7:51 - October 16, 2019
Code de l'info: 3470864
S’il n’entend pas s’exprimer publiquement pour l’instant, le président a réagi aux débats du moment devant ses proches.
Il déteste qu’on lui dicte son agenda. Résultat, Emmanuel Macron a fait savoir, mardi soir, qu’il n’avait «pas prévu à ce stade» de prononcer de fameux «grand discours» sur l’islam et la laïcité. Alors que la majorité et le gouvernement se sont publiquement déchirés sur la question du port du voile, le chef de l’État considère qu’il s’est déjà suffisamment exprimé sur ces sujets.

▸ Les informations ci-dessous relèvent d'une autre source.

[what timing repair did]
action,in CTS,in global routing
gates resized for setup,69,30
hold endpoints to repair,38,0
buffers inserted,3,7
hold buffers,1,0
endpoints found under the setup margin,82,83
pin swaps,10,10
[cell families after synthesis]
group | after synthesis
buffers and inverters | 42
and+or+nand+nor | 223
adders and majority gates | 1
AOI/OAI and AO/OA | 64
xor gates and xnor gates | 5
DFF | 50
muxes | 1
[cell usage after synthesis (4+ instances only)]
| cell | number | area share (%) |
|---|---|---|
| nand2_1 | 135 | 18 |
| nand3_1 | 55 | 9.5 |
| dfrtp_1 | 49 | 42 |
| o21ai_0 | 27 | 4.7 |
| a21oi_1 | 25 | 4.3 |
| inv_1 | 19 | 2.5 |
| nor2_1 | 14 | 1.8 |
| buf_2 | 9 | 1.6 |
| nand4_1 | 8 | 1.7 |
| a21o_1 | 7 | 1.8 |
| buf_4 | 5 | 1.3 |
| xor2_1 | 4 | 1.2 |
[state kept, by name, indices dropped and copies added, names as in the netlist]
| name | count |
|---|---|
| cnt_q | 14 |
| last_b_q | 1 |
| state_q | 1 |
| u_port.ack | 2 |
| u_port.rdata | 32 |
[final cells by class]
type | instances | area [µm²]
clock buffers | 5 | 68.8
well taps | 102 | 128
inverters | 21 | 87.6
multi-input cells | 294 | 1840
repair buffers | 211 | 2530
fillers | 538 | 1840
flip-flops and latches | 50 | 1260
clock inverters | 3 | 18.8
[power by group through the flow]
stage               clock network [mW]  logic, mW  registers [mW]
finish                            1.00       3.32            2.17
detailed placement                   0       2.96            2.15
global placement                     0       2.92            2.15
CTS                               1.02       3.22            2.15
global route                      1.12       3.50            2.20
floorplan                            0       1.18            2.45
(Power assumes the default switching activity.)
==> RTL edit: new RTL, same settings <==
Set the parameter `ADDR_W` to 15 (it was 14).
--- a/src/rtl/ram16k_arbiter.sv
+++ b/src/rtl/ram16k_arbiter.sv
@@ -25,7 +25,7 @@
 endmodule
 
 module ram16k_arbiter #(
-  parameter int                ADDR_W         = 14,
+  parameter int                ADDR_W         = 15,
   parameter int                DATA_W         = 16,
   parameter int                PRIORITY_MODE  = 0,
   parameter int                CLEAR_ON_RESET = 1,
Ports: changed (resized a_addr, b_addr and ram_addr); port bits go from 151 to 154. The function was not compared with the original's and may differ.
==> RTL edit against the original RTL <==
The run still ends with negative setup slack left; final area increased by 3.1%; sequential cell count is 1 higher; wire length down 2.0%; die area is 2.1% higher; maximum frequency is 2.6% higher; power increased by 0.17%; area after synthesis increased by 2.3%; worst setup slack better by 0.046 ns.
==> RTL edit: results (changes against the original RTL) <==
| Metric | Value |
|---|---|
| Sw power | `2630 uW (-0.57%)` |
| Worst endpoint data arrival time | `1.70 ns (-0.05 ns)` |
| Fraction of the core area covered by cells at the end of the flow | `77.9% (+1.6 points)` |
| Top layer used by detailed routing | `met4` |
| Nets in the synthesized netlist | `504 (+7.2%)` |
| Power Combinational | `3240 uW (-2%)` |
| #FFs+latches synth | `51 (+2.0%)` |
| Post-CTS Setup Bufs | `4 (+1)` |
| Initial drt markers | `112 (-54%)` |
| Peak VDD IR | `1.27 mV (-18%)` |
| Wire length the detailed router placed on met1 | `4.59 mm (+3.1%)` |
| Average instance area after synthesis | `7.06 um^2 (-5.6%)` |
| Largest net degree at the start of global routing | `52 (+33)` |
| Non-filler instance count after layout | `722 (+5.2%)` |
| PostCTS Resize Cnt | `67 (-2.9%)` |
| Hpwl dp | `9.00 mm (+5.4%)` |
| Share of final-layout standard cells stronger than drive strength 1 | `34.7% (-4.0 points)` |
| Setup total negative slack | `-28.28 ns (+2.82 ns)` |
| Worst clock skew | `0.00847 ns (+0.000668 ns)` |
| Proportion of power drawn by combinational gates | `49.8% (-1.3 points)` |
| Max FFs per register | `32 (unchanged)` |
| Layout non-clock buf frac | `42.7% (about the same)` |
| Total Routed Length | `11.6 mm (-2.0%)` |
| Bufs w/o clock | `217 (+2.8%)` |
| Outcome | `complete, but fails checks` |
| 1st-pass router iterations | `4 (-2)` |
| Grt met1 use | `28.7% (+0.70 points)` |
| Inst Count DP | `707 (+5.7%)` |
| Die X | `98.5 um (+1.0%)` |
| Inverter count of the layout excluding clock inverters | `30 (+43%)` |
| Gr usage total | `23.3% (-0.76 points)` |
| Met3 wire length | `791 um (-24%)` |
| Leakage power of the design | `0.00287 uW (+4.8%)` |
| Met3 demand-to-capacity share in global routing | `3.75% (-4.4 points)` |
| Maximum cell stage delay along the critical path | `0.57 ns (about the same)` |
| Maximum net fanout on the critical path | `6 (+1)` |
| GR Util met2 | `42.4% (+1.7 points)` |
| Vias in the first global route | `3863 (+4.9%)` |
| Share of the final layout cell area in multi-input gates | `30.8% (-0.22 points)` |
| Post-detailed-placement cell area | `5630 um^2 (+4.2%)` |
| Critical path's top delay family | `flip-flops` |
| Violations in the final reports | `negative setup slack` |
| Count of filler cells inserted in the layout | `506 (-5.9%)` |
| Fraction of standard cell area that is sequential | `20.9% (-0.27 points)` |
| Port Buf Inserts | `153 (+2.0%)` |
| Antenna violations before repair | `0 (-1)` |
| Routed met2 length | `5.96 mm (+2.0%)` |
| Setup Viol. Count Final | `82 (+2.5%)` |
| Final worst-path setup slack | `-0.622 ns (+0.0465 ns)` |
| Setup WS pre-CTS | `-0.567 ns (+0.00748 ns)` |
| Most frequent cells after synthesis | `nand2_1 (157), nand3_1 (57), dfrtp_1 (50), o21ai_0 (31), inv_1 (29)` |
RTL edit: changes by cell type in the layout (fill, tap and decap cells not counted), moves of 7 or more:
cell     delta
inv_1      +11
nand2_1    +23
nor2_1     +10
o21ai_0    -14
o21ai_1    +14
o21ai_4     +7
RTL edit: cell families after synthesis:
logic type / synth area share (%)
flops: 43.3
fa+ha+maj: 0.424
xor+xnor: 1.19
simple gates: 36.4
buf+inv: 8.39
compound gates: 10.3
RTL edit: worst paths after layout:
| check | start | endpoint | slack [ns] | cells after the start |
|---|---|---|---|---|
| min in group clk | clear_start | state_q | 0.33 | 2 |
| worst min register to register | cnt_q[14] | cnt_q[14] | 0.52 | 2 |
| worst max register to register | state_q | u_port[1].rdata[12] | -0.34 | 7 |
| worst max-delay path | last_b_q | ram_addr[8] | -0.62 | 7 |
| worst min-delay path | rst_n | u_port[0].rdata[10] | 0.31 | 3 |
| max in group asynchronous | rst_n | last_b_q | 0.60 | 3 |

Il estime par ailleurs que le premier ministre, Édouard Philippe, a été «très clair» lors de la séance de questions au gouvernement mardi après-midi, et qu’il a parfaitement rappelé sa ligne.
 
Malgré cette fin de non-recevoir, le président ne s’est pas privé de réagir, en petit comité, aux différents débats qui ont eu lieu ces derniers jours. Selon lui, la séquence à laquelle on assiste actuellement aurait débuté avec le discours qu’il a prononcé la semaine dernière, pour rendre hommage aux victimes de l’attentat terroriste à la Préfecture de police de Paris. Et plus précisément avec la «société de vigilance » qu’il a appelée de ses vœux pour lutter contre «l’hydre islamiste». Une notion dont il est persuadé qu’elle a au mieux été mal comprise, et au pire instrumentalisée.
 
Radicalisation, communautarisme, structuration de l’islam
D’où l’agacement qu’il a confié à quelques proches, jugeant qu’il était «irresponsable de faire des amalgames et de stigmatiser une partie de la communauté nationale». Dans son viseur se trouvent des responsables politiques de droite et d’extrême droite... Dont l’ex-LR Xavier Bertrand, qui s’est exprimé dans Le JDD pour regretter sa prise de conscience tardive face à l’«islam politique», et pour l’appeler à «changer». Outre les élus, le président a également ciblé ceux qu’il appelle les «commentateurs», qui se sont succédé sur les plateaux et dans les radios.
 
Emmanuel Macron a enfin rappelé «trois volets essentiels» à ses yeux pour répondre aux défis d’aujourd’hui. D’abord, la lutte contre la radicalisation, pour laquelle il a demandé au ministère de l’Intérieur de «redoubler d’efforts». Ensuite, la lutte contre le communautarisme, qui concerne différents ministère et qui vise à «éviter une forme de séparatisme social». Enfin, la structuration de l’islam de France, «un chantier au long cours déjà engagé» au niveau national et départemental. Mais qui ne devrait finalement pas entraîner de modification de la loi de 1905.